在开始建立模型之前，将大鼠分装于独立通气笼具中进行饲养，提供充足的食物和水，保持12小时的明暗交替，饲养环境温度为22℃，相对湿度为40-60%，适应环境2 d。

3. 根据权利要求1或2所述的方法，其特征在于，在开始建立模型之前，对大鼠进行为期5天的CPP基准值测试，包括：将待测试的大鼠依次单独装入CPP装置中，去掉两侧黑白箱的隔板，允许其自由活动，记录其10 min内在黑箱与白箱中自由穿梭活动的路程与时间，以大鼠在白箱中所停留的时间百分比为测试指标，根据测试结果剔除在白箱中停留时间超过测试总体时间50%和不足10%的大鼠。

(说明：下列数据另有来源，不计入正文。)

## config.mk

```make
export PLATFORM = sky130hd
export DESIGN_NAME = cbfm_monitor
export DESIGN_NICKNAME = d
export VERILOG_FILES = /design/src/hdl/cbfm_pkg.sv /design/src/hdl/cbfm_monitor.sv /design/src/hdl/cbfm_pickup.sv /design/src/hdl/cbfm_timer.sv
export VERILOG_INCLUDE_DIRS = /design/src /design/src/hdl
export SDC_FILE = /design/constraint.sdc
export NUM_CORES = 1
export LEC_CHECK = 0
export ABC_AREA = 0
export BUFFER_PORTS_ARGS = -buffer_cell sky130_fd_sc_hd__buf_4
export CAP_MARGIN = 20
export CORE_UTILIZATION = 47
export DETAILED_ROUTE_END_ITERATION = 12
export GPL_ROUTABILITY_DRIVEN = 0
export GPL_TIMING_DRIVEN = 0
export PLACE_DENSITY = 0.77
export SLEW_MARGIN = 20
export SYNTH_ARGS = -nofsm -noshare
export SYNTH_HDL_FRONTEND = slang
export SYNTH_SLANG_ARGS = --single-unit
```

## constraint.sdc

```tcl
create_clock -name clock_i -period 12.6 [get_ports clock_i]
set_input_delay 1.89 -clock clock_i [delete_from_list [all_inputs] [get_ports clock_i]]
set_output_delay 1.89 -clock clock_i [all_outputs]
set_load 0.02 [all_outputs]
```

## src/hdl/cbfm_consts.svh

```systemverilog
// Constants for the breaker failure monitor: widths, reset values and timing.
// Assumes inclusion from the package and design files by bare name.
`ifndef CBFM_CONSTS_SVH
`define CBFM_CONSTS_SVH

// ----------------------------------------------------------------------------
// Widths
// ----------------------------------------------------------------------------
`define CBFM_MAG_W 16
`define CBFM_PTHR_W 12
`define CBFM_DLY_W 19

// ----------------------------------------------------------------------------
// Reset values (phase in 0.01 In, residual in 0.001 In, delays in 5 ms steps)
// ----------------------------------------------------------------------------
`define CBFM_PTHR_RST 12'h014
`define CBFM_RTHR_RST 16'h04B0
`define CBFM_RETRIP_DLY_RST 19'h00014
`define CBFM_FAIL_DLY_RST 19'h00028

// ----------------------------------------------------------------------------
// Scaling and timing
// ----------------------------------------------------------------------------
`define CBFM_PHASE_SCALE 16'h000A
`define CBFM_HYST_NUM 7'h61
`define CBFM_HYST_DEN 7'h64
`define CBFM_TICK_NS 5000000
`define CBFM_CLK_NS 25

`endif

```

## src/hdl/cbfm_pkg.sv

```systemverilog
// Types shared by the breaker failure monitor files.
// Assumes cbfm_consts.svh is on the include path.
`include "cbfm_consts.svh"

package cbfm_pkg;

   typedef enum logic [3:0] {
      CBFM_MODE_CUR,
      CBFM_MODE_DO,
      CBFM_MODE_SIG,
      CBFM_MODE_CUR_AND_DO,
      CBFM_MODE_CUR_AND_SIG,
      CBFM_MODE_SIG_AND_DO,
      CBFM_MODE_CUR_OR_DO,
      CBFM_MODE_CUR_OR_SIG,
      CBFM_MODE_SIG_OR_DO,
      CBFM_MODE_ALL_AND,
      CBFM_MODE_ALL_OR
   } cbfm_mode_e;

   typedef enum logic [1:0] {
      CBFM_RES_NONE,
      CBFM_RES_ONE,
      CBFM_RES_TWO,
      CBFM_RES_CALC
   } cbfm_res_e;

   typedef enum logic [2:0] {
      CBFM_ST_NORMAL,
      CBFM_ST_START,
      CBFM_ST_RETRIP,
      CBFM_ST_FAIL,
      CBFM_ST_BLOCKED
   } cbfm_state_e;

   typedef struct packed {
      logic [`CBFM_MAG_W-1:0] phase_a_magnitude;
      logic [`CBFM_MAG_W-1:0] phase_b_magnitude;
      logic [`CBFM_MAG_W-1:0] phase_c_magnitude;
      logic [`CBFM_MAG_W-1:0] residual_input_one;
      logic [`CBFM_MAG_W-1:0] residual_input_two;
      logic [`CBFM_MAG_W-1:0] calculated_residual;
   } cbfm_meas_s;

   typedef struct packed {
      cbfm_mode_e mode;
      cbfm_res_e residual_source_select;
      cbfm_state_e forced_state_select;
   } cbfm_static_s;

   typedef struct packed {
      logic [`CBFM_PTHR_W-1:0] phase_pickup_threshold;
      logic [`CBFM_MAG_W-1:0] residual_pickup_threshold;
      logic [`CBFM_DLY_W-1:0] retrip_delay;
      logic [`CBFM_DLY_W-1:0] fail_delay;
   } cbfm_group_s;

endpackage

```

## src/hdl/cbfm_monitor.sv

```systemverilog
// Breaker failure monitor top: pick-up, start combination, blocking, timers, forcing.
// Assumes measurements, trip events, relay controls and block come from logic on clock_i.
`timescale 1ns/10ps
`include "cbfm_consts.svh"

module cbfm_monitor
   import cbfm_pkg::*;
#(
   parameter int N_SIG = 16,
   parameter int N_DO = 8,
   parameter int TICK_CYCLES = `CBFM_TICK_NS / `CBFM_CLK_NS
)
(
   input wire logic clock_i,
   input wire logic reset_i,
   input wire cbfm_meas_s meas_i,
   input wire logic [N_SIG-1:0] trip_event_i,
   input wire logic [N_DO-1:0] relay_ctrl_i,
   input wire logic block_i,
   input wire logic static_load_i,
   input wire cbfm_static_s static_i,
   input wire logic [N_SIG-1:0] signal_mask_i,
   input wire logic [N_DO-1:0] relay_mask_i,
   input wire logic group_load_i,
   input wire cbfm_group_s group_i,
   input wire logic retrip_enable_i,
   input wire logic force_enable_i,
   output cbfm_state_e state_o,
   output logic start_o,
   output logic blocked_o,
   output logic retrip_o,
   output logic breaker_fail_output_o,
   output logic tick_o
);

   generate
      if (TICK_CYCLES < 4 || N_SIG < 1 || N_DO < 1)
         $error("cbfm_monitor: unsupported parameter values");
   endgenerate

   // ----------------------------------------------------------------------------
   // Processing tick
   // ----------------------------------------------------------------------------
   localparam int TW = $clog2(TICK_CYCLES);

   logic [TW-1:0] tick_cnt_q;
   logic tick_q;
   logic eval_q;
   logic tick_wrap;

   assign tick_wrap = tick_cnt_q == TW'(TICK_CYCLES - 1);

   always_ff @(posedge clock_i)
   begin
      if (reset_i)
      begin
         tick_cnt_q <= '0;
         tick_q <= 1'b0;
         eval_q <= 1'b0;
      end
      else
      begin
         tick_cnt_q <= tick_wrap ? '0 : tick_cnt_q + 1'b1;
         tick_q <= tick_wrap;
         eval_q <= tick_q;
      end
   end

   // ----------------------------------------------------------------------------
   // Settings
   // ----------------------------------------------------------------------------
   cbfm_static_s static_q;
   cbfm_group_s group_q;
   logic [N_SIG-1:0] signal_mask_q;
   logic [N_DO-1:0] relay_mask_q;

   // static set has its own load
   always_ff @(posedge clock_i)
   begin
      if (reset_i)
      begin
         static_q <= '{CBFM_MODE_CUR, CBFM_RES_NONE, CBFM_ST_NORMAL};
         signal_mask_q <= '0;
         relay_mask_q <= '0;
      end
      else if (static_load_i)
      begin
         static_q <= static_i;
         signal_mask_q <= signal_mask_i;
         relay_mask_q <= relay_mask_i;
      end
   end

   always_ff @(posedge clock_i)
   begin
      if (reset_i)
         group_q <= '{`CBFM_PTHR_RST, `CBFM_RTHR_RST, `CBFM_RETRIP_DLY_RST, `CBFM_FAIL_DLY_RST};
      else if (group_load_i)
         group_q <= group_i;
   end

   // ----------------------------------------------------------------------------
   // Current pick-up
   // ----------------------------------------------------------------------------
   logic [`CBFM_MAG_W-1:0] phase_thr;
   logic [`CBFM_MAG_W-1:0] res_mag;
   logic [`CBFM_MAG_W-1:0] phase_mag [3];
   logic [2:0] phase_pick;
   logic res_pick;
   logic res_en;

   // shared phase threshold, scaled to 0.001 In
   assign phase_thr = `CBFM_MAG_W'(group_q.phase_pickup_threshold) * `CBFM_PHASE_SCALE;
   assign phase_mag[0] = meas_i.phase_a_magnitude;
   assign phase_mag[1] = meas_i.phase_b_magnitude;
   assign phase_mag[2] = meas_i.phase_c_magnitude;

   assign res_mag = (static_q.residual_source_select == CBFM_RES_ONE) ? meas_i.residual_input_one :
                    (static_q.residual_source_select == CBFM_RES_TWO) ? meas_i.residual_input_two :
                    meas_i.calculated_residual;
   assign res_en = static_q.residual_source_select != CBFM_RES_NONE;

   genvar gi;
   generate
      for (gi = 0; gi < 3; gi++)
      begin : g_phase
         cbfm_pickup u_pick (
            .clock_i(clock_i),
            .reset_i(reset_i),
            .tick_i(tick_q),
            .enable_i(1'b1),
            .magnitude_i(phase_mag[gi]),
            .threshold_i(phase_thr),
            .active_o(phase_pick[gi])
         );
      end
   endgenerate

   cbfm_pickup u_res_pick (
      .clock_i(clock_i),
      .reset_i(reset_i),
      .tick_i(tick_q),
      .enable_i(res_en),
      .magnitude_i(res_mag),
      .threshold_i(group_q.residual_pickup_threshold),
      .active_o(res_pick)
   );

   // ----------------------------------------------------------------------------
   // Start combination
   // ----------------------------------------------------------------------------
   logic cur_c;
   logic sig_c;
   logic do_c;
   logic cond;

   assign cur_c = |phase_pick || res_pick;
   // trip mask used only in signal modes below
   assign sig_c = |(trip_event_i & signal_mask_q);
   // relay mask used only in relay modes below
   assign do_c = |(relay_ctrl_i & relay_mask_q);

   always_comb
   begin
      case (static_q.mode)
         CBFM_MODE_CUR: cond = cur_c;
         CBFM_MODE_DO: cond = do_c;
         CBFM_MODE_SIG: cond = sig_c;
         CBFM_MODE_CUR_AND_DO: cond = cur_c && do_c;
         CBFM_MODE_CUR_AND_SIG: cond = cur_c && sig_c;
         CBFM_MODE_SIG_AND_DO: cond = sig_c && do_c;
         CBFM_MODE_CUR_OR_DO: cond = cur_c || do_c;
         CBFM_MODE_CUR_OR_SIG: cond = cur_c || sig_c;
         CBFM_MODE_SIG_OR_DO: cond = sig_c || do_c;
         CBFM_MODE_ALL_AND: cond = cur_c && sig_c && do_c;
         CBFM_MODE_ALL_OR: cond = cur_c || sig_c || do_c;
         default: cond = 1'b0;
      endcase
   end

   // ----------------------------------------------------------------------------
   // Blocking and timers
   // ----------------------------------------------------------------------------
   logic cond_q;
   logic block_q;
   logic run;
   logic retrip_exp;
   logic fail_exp;

   // block sampled with the start condition once per processing tick, on eval_q
   always_ff @(posedge clock_i)
   begin
      if (reset_i)
      begin
         cond_q <= 1'b0;
         block_q <= 1'b0;
      end
      else if (eval_q)
      begin
         cond_q <= cond;
         block_q <= block_i;
      end
   end

   assign run = cond && !block_i;

   cbfm_timer u_retrip_tmr (
      .clock_i(clock_i),
      .reset_i(reset_i),
      .tick_i(eval_q),
      .run_i(run),
      .delay_i(group_q.retrip_delay),
      .expired_o(retrip_exp)
   );

   cbfm_timer u_fail_tmr (
      .clock_i(clock_i),
      .reset_i(reset_i),
      .tick_i(eval_q),
      .run_i(run),
      .delay_i(group_q.fail_delay),
      .expired_o(fail_exp)
   );

   // ----------------------------------------------------------------------------
   // State and outputs
   // ----------------------------------------------------------------------------
   cbfm_state_e nat_state;
   cbfm_state_e state_d;
   logic retrip_nat;
   logic fail_nat;
   logic retrip_d;
   logic fail_d;

   // retrip gated by start, block and its enable
   assign retrip_nat = cond_q && !block_q && retrip_exp && retrip_enable_i;
   // failure output after the longer delay
   assign fail_nat = cond_q && !block_q && fail_exp;
   assign nat_state = !cond_q ? CBFM_ST_NORMAL :
                      block_q ? CBFM_ST_BLOCKED :
                      fail_nat ? CBFM_ST_FAIL :
                      retrip_nat ? CBFM_ST_RETRIP : CBFM_ST_START;
   assign state_d = force_enable_i ? static_q.forced_state_select : nat_state;
   assign retrip_d = force_enable_i ? state_d == CBFM_ST_RETRIP : retrip_nat;
   assign fail_d = force_enable_i ? state_d == CBFM_ST_FAIL : fail_nat;

   always_ff @(posedge clock_i)
   begin
      if (reset_i)
      begin
         state_o <= CBFM_ST_NORMAL;
         start_o <= 1'b0;
         blocked_o <= 1'b0;
         retrip_o <= 1'b0;
         breaker_fail_output_o <= 1'b0;
         tick_o <= 1'b0;
      end
      else
      begin
         state_o <= state_d;
         start_o <= state_d == CBFM_ST_START || state_d == CBFM_ST_RETRIP || state_d == CBFM_ST_FAIL;
         blocked_o <= state_d == CBFM_ST_BLOCKED;
         retrip_o <= retrip_d;
         breaker_fail_output_o <= fail_d;
         tick_o <= eval_q;
      end
   end

   // ----------------------------------------------------------------------------
   // Checks
   // ----------------------------------------------------------------------------
   a_retrip_disabled: assert property (@(posedge clock_i) disable iff (reset_i)
      !retrip_enable_i && !force_enable_i |=> !retrip_o)
      else $error("retrip asserted while disabled");
   a_blocked_no_start: assert property (@(posedge clock_i) disable iff (reset_i)
      blocked_o |-> !start_o && !retrip_o && !breaker_fail_output_o)
      else $error("start or trip while blocked");
   a_forced_state: assert property (@(posedge clock_i) disable iff (reset_i)
      force_enable_i |=> state_o == $past(static_q.forced_state_select))
      else $error("forced state not shown");
   a_tick_spacing: assert property (@(posedge clock_i) disable iff (reset_i)
      tick_q |=> !tick_q [*3])
      else $error("processing ticks too close");
   a_fail_needs_start: assert property (@(posedge clock_i) disable iff (reset_i)
      !force_enable_i && !cond_q |=> !breaker_fail_output_o && !retrip_o)
      else $error("trip output without start");

endmodule

```

## src/hdl/cbfm_pickup.sv

```systemverilog
// One current pick-up element with built-in release hysteresis.
// Assumes magnitude and threshold share one scale and tick_i is a one-cycle pulse.
`timescale 1ns/10ps
`include "cbfm_consts.svh"

module cbfm_pickup
   import cbfm_pkg::*;
(
   input wire logic clock_i,
   input wire logic reset_i,
   input wire logic tick_i,
   input wire logic enable_i,
   input wire logic [`CBFM_MAG_W-1:0] magnitude_i,
   input wire logic [`CBFM_MAG_W-1:0] threshold_i,
   output logic active_o
);

   logic active_q;
   logic active_d;
   logic above;
   logic below_release;
   logic [22:0] mag_scaled;
   logic [22:0] thr_scaled;

   assign mag_scaled = 23'(magnitude_i) * 23'(`CBFM_HYST_DEN);
   assign thr_scaled = 23'(threshold_i) * 23'(`CBFM_HYST_NUM);
   assign above = magnitude_i > threshold_i;
   assign below_release = mag_scaled < thr_scaled;
   assign active_d = !enable_i ? 1'b0 : above ? 1'b1 : below_release ? 1'b0 : active_q;

   always_ff @(posedge clock_i)
   begin
      if (reset_i)
         active_q <= 1'b0;
      else if (tick_i)
         active_q <= active_d;
   end

   assign active_o = active_q;

   // ----------------------------------------------------------------------------
   // Checks
   // ----------------------------------------------------------------------------
   a_pickup_set: assert property (@(posedge clock_i) disable iff (reset_i)
      tick_i && enable_i && above |=> active_q)
      else $error("pickup did not set above threshold");
   a_hyst_hold: assert property (@(posedge clock_i) disable iff (reset_i)
      tick_i && enable_i && active_q && !below_release |=> active_q)
      else $error("pickup released inside hysteresis band");
   a_disabled_off: assert property (@(posedge clock_i) disable iff (reset_i)
      tick_i && !enable_i |=> !active_q)
      else $error("disabled pickup active");

endmodule

```

## src/hdl/cbfm_timer.sv

```systemverilog
// Definite-time delay counter stepped on the processing tick.
// Assumes tick_i is a one-cycle pulse and delay_i counts ticks.
`timescale 1ns/10ps
`include "cbfm_consts.svh"

module cbfm_timer
   import cbfm_pkg::*;
(
   input wire logic clock_i,
   input wire logic reset_i,
   input wire logic tick_i,
   input wire logic run_i,
   input wire logic [`CBFM_DLY_W-1:0] delay_i,
   output logic expired_o
);

   logic [`CBFM_DLY_W-1:0] count_q;
   logic expired_q;
   logic reached;

   assign reached = count_q >= delay_i;

   always_ff @(posedge clock_i)
   begin
      if (reset_i || (tick_i && !run_i))
      begin
         count_q <= '0;
         expired_q <= 1'b0;
      end
      else if (tick_i && reached)
         expired_q <= 1'b1;
      else if (tick_i)
         count_q <= count_q + 1'b1;
   end

   assign expired_o = expired_q;

   // ----------------------------------------------------------------------------
   // Checks
   // ----------------------------------------------------------------------------
   a_timer_clear: assert property (@(posedge clock_i) disable iff (reset_i)
      tick_i && !run_i |=> count_q == '0 && !expired_q)
      else $error("timer not cleared when start dropped");
   a_timer_expire: assert property (@(posedge clock_i) disable iff (reset_i)
      tick_i && run_i && reached |=> expired_q)
      else $error("timer did not expire at delay");
   a_timer_early: assert property (@(posedge clock_i) disable iff (reset_i)
      !expired_q ##1 expired_q |-> $past(count_q) >= $past(delay_i))
      else $error("timer expired early");

endmodule

```

* Yosys cells after proc, flatten, opt, wreduce, memory -nomap -nowiden *
Cells that the tools add are included.

cells by class
  bitwise logic cells = 4
  add/subtract/negate cells = 3
  equality and inequality tests = 18
  reduce and logical (&&, ||, !) cells = 38
  multipliers = 7
  order comparisons = 10
  muxes and demuxes = 19

operator list
  cell                     number
  $lt A23 B23 Y1           4
  $mul A16 B5 Y21 const B  4
  $gt A16 B16 Y1           4
  $add A19 B1 Y19 const B  2
  $ge A19 B19 Y1           2
  $mux W16                 2
  $mul A16 B7 Y23 const B  1
  $mul A15 B7 Y22 const B  1
  $add A18 B1 Y18 const B  1
  $eq A18 B18 Y1 const B   1
  $and A16 B16 Y16         1
  $eq A4 B3 Y1 const B     4
  $reduce_or A16 Y1        1
  $mul A12 B3 Y15 const B  1
  $eq A4 B4 Y1 const B     3
  $logic_and A1 B1 Y1      12
  $reduce_and A2 Y1        6
  $mux W1                  11
  $pmux W1 S11             1
  $mux W3                  3
  $and A8 B8 Y8            1
  $eq A4 B2 Y1 const B     2
  $logic_or A1 B1 Y1       8
  $reduce_bool A2 Y1       4
  other kinds (14)         19

storage, ports and cells
  bits in registers = 173
  output and inout bits = 8
  input port bits = 226

* Depth between registers and ports, before layout *
Gate-level depths: netlist of the first run.

  depth in word-level cells = 12
  mapped depth = 30
  depth with buffers taken out = 30

* Hierarchy *
Synthesis of the first run repeated with hierarchy kept, for this count alone.

unflattened totals
  cell total of the unflattened synthesis = 2,982
  area, all modules = 25,438.1 sq um

by module, submodules not included
  module                           instances  cells each  area an instance (sq um)  sequential area each (sq um)
  cbfm_monitor                     1          638         6,008.3                   2,582.5
  cbfm_pickup (g_phase[0].u_pick)  1          498         4,186.5                   20.0
  cbfm_pickup (u_res_pick)         1          503         4,165.2                   20.0
  cbfm_pickup (g_phase[1].u_pick)  1          481         4,095.2                   20.0
  cbfm_pickup (g_phase[2].u_pick)  1          484         4,062.6                   20.0
  cbfm_timer                       2          189         1,460.2                   400.4

* Worst setup path before layout of the first run *
OpenSTA, ideal clock, no wires.

  path kind = input port to flip-flop
  from = input port meas_i[50] (netlist bit)
  to = register g_phase[2].u_pick.active_q
  stages = 23
  required time = 12,521 ps
  data arrival time = 6,528 ps
  setup slack = 5,994 ps
  library setup time = 79 ps
  cell sequence = ha_1 > ha_1 > inv_1 > fa_1 > inv_1 > ha_1 > nor2b_1 > o31a_1 > o21ai_0 > nand2b_1 > a21o_1 > a21oi_1 > xnor2_1 > ha_1 > nand3_1 > a211o_1 > a21oi_1 > nor3_1 > maj3_2 > o311a_1 > maj3_2 > maj3_2 > o221ai_2

between the ends
  longest elaborated chain between the ends = 4

RTL lines
  what                                 line                RTL
  from (decl)                          cbfm_monitor.sv:16  input wire cbfm_meas_s meas_i,
  $mul A16 B5 Y21                      cbfm_pickup.sv:25   assign mag_scaled = 23'(magnitude_i) * 23'(`CBFM_HYST_DEN);
  $lt A23 B23 Y1                       cbfm_pickup.sv:28   assign below_release = mag_scaled < thr_scaled;
  $reduce_bool A2 Y1 (no source line)  -
  $reduce_and A2 Y1 (no source line)   -
  to (signal assigned)                 cbfm_pickup.sv:36   active_q <= active_d;
  to (decl)                            cbfm_pickup.sv:18   logic active_q;

Parallel ways exist; a longest one is shown, timed or not.
A chain may end at the register's enable or synchronous reset.

* Final worst setup path of the first run *
  from = register group_q[54] (netlist bit)
  to = register g_phase[2].u_pick.active_q

between the ends
  longest elaborated chain between the ends = 5

RTL lines
  what                                 line                RTL
  from (decl)                          cbfm_monitor.sv:73  cbfm_group_s group_q;
  from (signal assigned)               cbfm_monitor.sv:97  group_q <= '{`CBFM_PTHR_RST, `CBFM_RTHR_RST, `CBFM_RETRIP_DLY_RST, `CBFM_FAIL_DLY_RST};
  from (signal assigned)               cbfm_monitor.sv:99  group_q <= group_i;
  $mul A12 B3 Y15 (no source line) *   -
  $mul A15 B7 Y22                      cbfm_pickup.sv:26   assign thr_scaled = 23'(threshold_i) * 23'(`CBFM_HYST_NUM);
  $lt A23 B23 Y1                       cbfm_pickup.sv:28
  $reduce_bool A2 Y1 (no source line)  -
  $reduce_and A2 Y1 (no source line)   -

Mark *: on every way between the ends. The rest lies on a longest branch, timed or not.

==> results of run 1 <==
[report_power, final]
| part | internal [mW] | total [mW] | leakage (nW) | switching (mW) |
|---|---|---|---|---|
| Combinational | 1.04 | 2.42 | 10.8 | 1.38 |
| Clock | 0.265 | 0.524 | 0.276 | 0.259 |
| Sequential | 0.569 | 0.589 | 1.42 | 0.0202 |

4. 根据权利要求1或2所述的方法，其特征在于，所述步骤2)中，如下配制所述Percoll细胞分离液：按照9:1的体积比，向18mL Percoll原液中加入2mL灭菌的1.5mol/L氯化钠溶液配制成20mL Percoll稀释液；取6.400mL所述Percoll稀释液加入3.600mL 0.9%的无菌生理盐水配制成1.089g/mL Percoll分离液；取6.708 mL所述Percoll稀释液加入3.292mL0.9%的无菌生理盐水配制成1.093g/mL Percoll分离液。